The best book I've found that pulls the influenza treatment information together is The Bird Flu Manual by Grattan Woodson, MD. The book details best practices for home care of a flu patient, including the use of both non-prescription and prescription meds. He also details how to calculate doses for children, make up suppositories for those who can't take meds by mouth, etc. I recommend it highly. You can find it here. Woodson is a good guy and is big on fluwikie.com. Get his free pamphlet on home care here. (It's also excellent, but limited by the removal of the prescription drug section). Get the book.

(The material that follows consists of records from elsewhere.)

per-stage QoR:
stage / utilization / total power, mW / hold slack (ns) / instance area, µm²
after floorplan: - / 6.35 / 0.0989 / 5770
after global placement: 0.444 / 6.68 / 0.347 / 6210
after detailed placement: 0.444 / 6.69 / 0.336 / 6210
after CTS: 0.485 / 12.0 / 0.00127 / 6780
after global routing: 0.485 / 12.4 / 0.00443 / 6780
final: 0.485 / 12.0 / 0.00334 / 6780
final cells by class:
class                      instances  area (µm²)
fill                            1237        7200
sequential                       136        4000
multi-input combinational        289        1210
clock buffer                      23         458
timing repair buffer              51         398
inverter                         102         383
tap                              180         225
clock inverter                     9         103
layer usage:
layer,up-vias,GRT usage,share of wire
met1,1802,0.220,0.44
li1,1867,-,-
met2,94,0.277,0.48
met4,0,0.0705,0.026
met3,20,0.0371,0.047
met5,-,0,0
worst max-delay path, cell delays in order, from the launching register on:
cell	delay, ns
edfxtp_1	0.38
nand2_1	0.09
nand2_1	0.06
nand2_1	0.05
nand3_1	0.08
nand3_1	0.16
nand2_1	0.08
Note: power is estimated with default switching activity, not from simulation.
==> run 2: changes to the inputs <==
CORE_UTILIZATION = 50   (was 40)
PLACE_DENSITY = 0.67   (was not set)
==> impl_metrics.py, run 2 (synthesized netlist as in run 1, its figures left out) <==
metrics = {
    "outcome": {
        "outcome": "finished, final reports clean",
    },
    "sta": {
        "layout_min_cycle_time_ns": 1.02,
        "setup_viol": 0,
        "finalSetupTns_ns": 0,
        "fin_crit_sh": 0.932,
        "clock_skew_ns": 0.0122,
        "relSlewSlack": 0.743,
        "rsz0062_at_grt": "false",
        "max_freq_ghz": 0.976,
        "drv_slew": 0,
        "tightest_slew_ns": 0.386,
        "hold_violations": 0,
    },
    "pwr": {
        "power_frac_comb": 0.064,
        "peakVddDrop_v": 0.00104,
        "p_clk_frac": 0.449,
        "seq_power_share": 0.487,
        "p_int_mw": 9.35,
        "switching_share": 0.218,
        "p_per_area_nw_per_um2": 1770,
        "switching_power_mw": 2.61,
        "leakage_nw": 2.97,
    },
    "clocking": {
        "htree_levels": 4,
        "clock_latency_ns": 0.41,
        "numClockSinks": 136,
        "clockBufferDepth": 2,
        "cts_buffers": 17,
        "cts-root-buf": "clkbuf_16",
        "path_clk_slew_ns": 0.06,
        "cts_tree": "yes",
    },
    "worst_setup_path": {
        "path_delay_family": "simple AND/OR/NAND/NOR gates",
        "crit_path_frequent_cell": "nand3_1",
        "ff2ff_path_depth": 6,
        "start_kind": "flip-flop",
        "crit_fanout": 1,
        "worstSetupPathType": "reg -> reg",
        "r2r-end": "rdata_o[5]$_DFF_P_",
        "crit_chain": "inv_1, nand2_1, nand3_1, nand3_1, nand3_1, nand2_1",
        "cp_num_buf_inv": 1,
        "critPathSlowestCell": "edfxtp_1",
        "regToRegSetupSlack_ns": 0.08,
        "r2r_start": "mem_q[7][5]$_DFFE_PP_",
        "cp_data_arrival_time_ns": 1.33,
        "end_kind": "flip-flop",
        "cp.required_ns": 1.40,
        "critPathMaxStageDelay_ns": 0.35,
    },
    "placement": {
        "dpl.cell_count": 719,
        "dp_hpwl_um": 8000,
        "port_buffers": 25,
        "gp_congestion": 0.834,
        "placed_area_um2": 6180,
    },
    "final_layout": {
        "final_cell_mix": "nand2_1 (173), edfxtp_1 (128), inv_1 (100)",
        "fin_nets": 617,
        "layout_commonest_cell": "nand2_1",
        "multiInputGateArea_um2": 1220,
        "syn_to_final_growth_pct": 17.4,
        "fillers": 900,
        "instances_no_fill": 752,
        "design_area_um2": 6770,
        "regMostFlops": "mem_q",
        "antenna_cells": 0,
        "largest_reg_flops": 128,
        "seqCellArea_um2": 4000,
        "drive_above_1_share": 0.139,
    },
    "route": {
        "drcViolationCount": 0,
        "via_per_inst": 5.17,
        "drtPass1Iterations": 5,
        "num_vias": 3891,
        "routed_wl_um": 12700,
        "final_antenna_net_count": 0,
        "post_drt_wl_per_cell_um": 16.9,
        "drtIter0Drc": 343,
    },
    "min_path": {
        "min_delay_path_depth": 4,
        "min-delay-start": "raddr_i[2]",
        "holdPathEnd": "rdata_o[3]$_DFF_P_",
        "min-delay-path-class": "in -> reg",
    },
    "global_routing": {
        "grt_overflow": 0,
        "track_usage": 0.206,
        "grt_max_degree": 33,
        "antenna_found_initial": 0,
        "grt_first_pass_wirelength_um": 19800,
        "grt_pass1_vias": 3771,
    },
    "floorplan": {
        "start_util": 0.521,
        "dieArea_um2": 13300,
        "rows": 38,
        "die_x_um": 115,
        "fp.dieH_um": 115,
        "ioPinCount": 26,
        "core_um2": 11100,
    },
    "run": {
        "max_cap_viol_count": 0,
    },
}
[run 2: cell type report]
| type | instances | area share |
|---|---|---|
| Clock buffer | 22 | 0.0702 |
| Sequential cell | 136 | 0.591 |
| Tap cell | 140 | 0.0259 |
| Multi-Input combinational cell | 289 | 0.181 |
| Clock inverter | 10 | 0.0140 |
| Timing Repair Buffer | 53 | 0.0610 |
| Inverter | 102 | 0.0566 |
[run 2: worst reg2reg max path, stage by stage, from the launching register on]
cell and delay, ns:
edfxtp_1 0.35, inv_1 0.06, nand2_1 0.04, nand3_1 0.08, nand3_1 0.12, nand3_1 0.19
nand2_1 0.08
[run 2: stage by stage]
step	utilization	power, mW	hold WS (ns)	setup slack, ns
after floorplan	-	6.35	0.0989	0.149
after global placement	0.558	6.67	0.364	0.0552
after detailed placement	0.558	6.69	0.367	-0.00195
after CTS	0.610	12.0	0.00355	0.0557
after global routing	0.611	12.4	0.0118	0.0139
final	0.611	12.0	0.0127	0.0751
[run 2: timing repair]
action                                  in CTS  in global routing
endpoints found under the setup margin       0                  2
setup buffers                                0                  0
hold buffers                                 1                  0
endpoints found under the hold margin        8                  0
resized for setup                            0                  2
===== config.mk =====
export PLATFORM = sky130hd
export DESIGN_NAME = qvr_sum
export DESIGN_NICKNAME = d
export VERILOG_FILES = /design/src/rtl/quaternion_vector_rotate_assert.svh /design/src/rtl/qvr_pkg.sv /design/src/rtl/qvr_sum.sv
export SDC_FILE = /design/constraint.sdc
export NUM_CORES = 2
export LEC_CHECK = 0
export BUFFER_PORTS_ARGS = -buffer_cell sky130_fd_sc_hd__buf_2
export CORE_AREA = 2 2 383 385
export CTS_BUF_LIST = sky130_fd_sc_hd__clkbuf_8
export CTS_CLUSTER_SIZE = 12
export DETAILED_ROUTE_END_ITERATION = 10
export DIE_AREA = 0 0 385 387
export PLACE_DENSITY_LB_ADDON = 0.08
export SETUP_SLACK_MARGIN = 0.02
export SYNTH_ARGS = -nofsm -noshare
export SYNTH_HDL_FRONTEND = slang
export SYNTH_SLANG_ARGS = --single-unit

===== constraint.sdc =====
create_clock -name clock -period 4.8 [get_ports clock]
set_input_delay 0 -clock clock [delete_from_list [all_inputs] [get_ports clock]]
set_output_delay 0 -clock clock [all_outputs]
set_load 0.02 [all_outputs]
$ cat src/rtl/quaternion_vector_rotate_assert.svh
// ============================================================================
// quaternion_vector_rotate_assert.svh - assertion macros
// Clocked concurrent checks on clock, disabled while reset is high.
// ============================================================================
`ifndef QUATERNION_VECTOR_ROTATE_ASSERT_SVH
`define QUATERNION_VECTOR_ROTATE_ASSERT_SVH

// Check cons in the same cycle as cond.
`define QVR_ASSERT_NOW(name, cond, cons, msg) \
   name: assert property (@(posedge clock) disable iff (reset) (cond) |-> (cons)) \
      else $error(msg);

// Check cons in the cycle after cond.
`define QVR_ASSERT_NEXT(name, cond, cons, msg) \
   name: assert property (@(posedge clock) disable iff (reset) (cond) |=> (cons)) \
      else $error(msg);

`endif

$ cat src/rtl/qvr_pkg.sv
// ============================================================================
// qvr_pkg - shared types and constants of the quaternion vector rotator
// Field widths, internal arithmetic widths, register indexes, pipeline types.
// ============================================================================
package qvr_pkg;

   localparam int COORD_W   = 24;               // vector coordinate width
   localparam int QUAT_W    = 16;               // quaternion component, Q2.14
   localparam int QPROD_W   = 2 * QUAT_W;       // product of two components
   localparam int COEF_W    = QPROD_W + 1;      // matrix entry, Q5.28
   localparam int CL_W      = 16;               // low (unsigned) slice of an entry
   localparam int CH_W      = COEF_W - CL_W;    // high (signed) slice of an entry
   localparam int PH_W      = CH_W + COORD_W;   // high partial product
   localparam int PL_W      = CL_W + 1 + COORD_W; // low partial product
   localparam int HSUM_W    = PH_W + 2;
   localparam int ROUND_POS = 26;               // half of one output LSB
   localparam int FRAC_SHIFT = 27;              // Q28 scale, times two
   localparam int LSUM_W    = (PL_W + 2 > ROUND_POS + 2) ? PL_W + 2 : ROUND_POS + 2;
   localparam int TOT_W     = ((HSUM_W + CL_W > LSUM_W) ? HSUM_W + CL_W : LSUM_W) + 1;
   localparam int TERM_W    = TOT_W - FRAC_SHIFT;
   localparam int SAT_W     = TERM_W + 1;

   localparam int NUM_STAGES    = 5;
   localparam int SETTLE_CYCLES = 2;
   localparam int SETTLE_W      = $clog2(SETTLE_CYCLES + 1);

   localparam int CSR_IDX_W = 8;
   localparam int TDATA_W   = ((3 * COORD_W + 7) / 8) * 8;

   typedef logic signed [QUAT_W-1:0]  quat_type;
   typedef logic signed [COORD_W-1:0] coord_type;
   typedef logic signed [COEF_W-1:0]  coef_type;
   typedef logic signed [PH_W-1:0]    ph_type;
   typedef logic signed [PL_W-1:0]    pl_type;
   typedef logic signed [HSUM_W-1:0]  hsum_type;
   typedef logic signed [LSUM_W-1:0]  lsum_type;
   typedef logic signed [TERM_W-1:0]  term_type;

   typedef coord_type vec_type      [3];
   typedef coef_type  coef_mat_type [3][3];
   typedef ph_type    ph_mat_type   [3][3];
   typedef pl_type    pl_mat_type   [3][3];
   typedef hsum_type  hsum_vec_type [3];
   typedef lsum_type  lsum_vec_type [3];
   typedef term_type  term_vec_type [3];

   typedef struct packed {
      logic [NUM_STAGES-1:0] load;   // stage k takes a new beat (or a bubble)
   } pipe_ctl_type;

   typedef enum logic [CSR_IDX_W-1:0] {
      REG_QUAT_W = CSR_IDX_W'(0),
      REG_QUAT_X = CSR_IDX_W'(1),
      REG_QUAT_Y = CSR_IDX_W'(2),
      REG_QUAT_Z = CSR_IDX_W'(3)
   } csr_reg_type;

   localparam quat_type QUAT_W_RESET = QUAT_W'(16384);
   localparam quat_type QUAT_V_RESET = QUAT_W'(0);

   localparam lsum_type  ROUND_HALF = LSUM_W'(1) << ROUND_POS;
   localparam coord_type COORD_HI   = COORD_W'((64'sd1 <<< (COORD_W - 1)) - 64'sd1);
   localparam coord_type COORD_LO   = COORD_W'(-(64'sd1 <<< (COORD_W - 1)));

endpackage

The following are for ONE PERSON. The number of pills is after the '#'. Ramp it up by however many people you are planning for. The stuff with the stars is the most critical.
Prescription items:
--**Tamiflu 75mg #20 (oseltamivir, a neuraminidase inhibitor): doesn't prevent or stop the flu, but limits viral release from cells and thereby slows the infection. The current H5N1 strains are showing some Tamiflu resistance already, but it's still worth getting and using (the resistance pattern could change at any point). Comes in packs of 10 x 75 mg, which is 10 days at the daily dose. The current protocol is to double that dose, so for each person you'll need 2 packs -- note that this dosage level is twice what the packaging says. This must be taken at the first sign of infection to work effectively.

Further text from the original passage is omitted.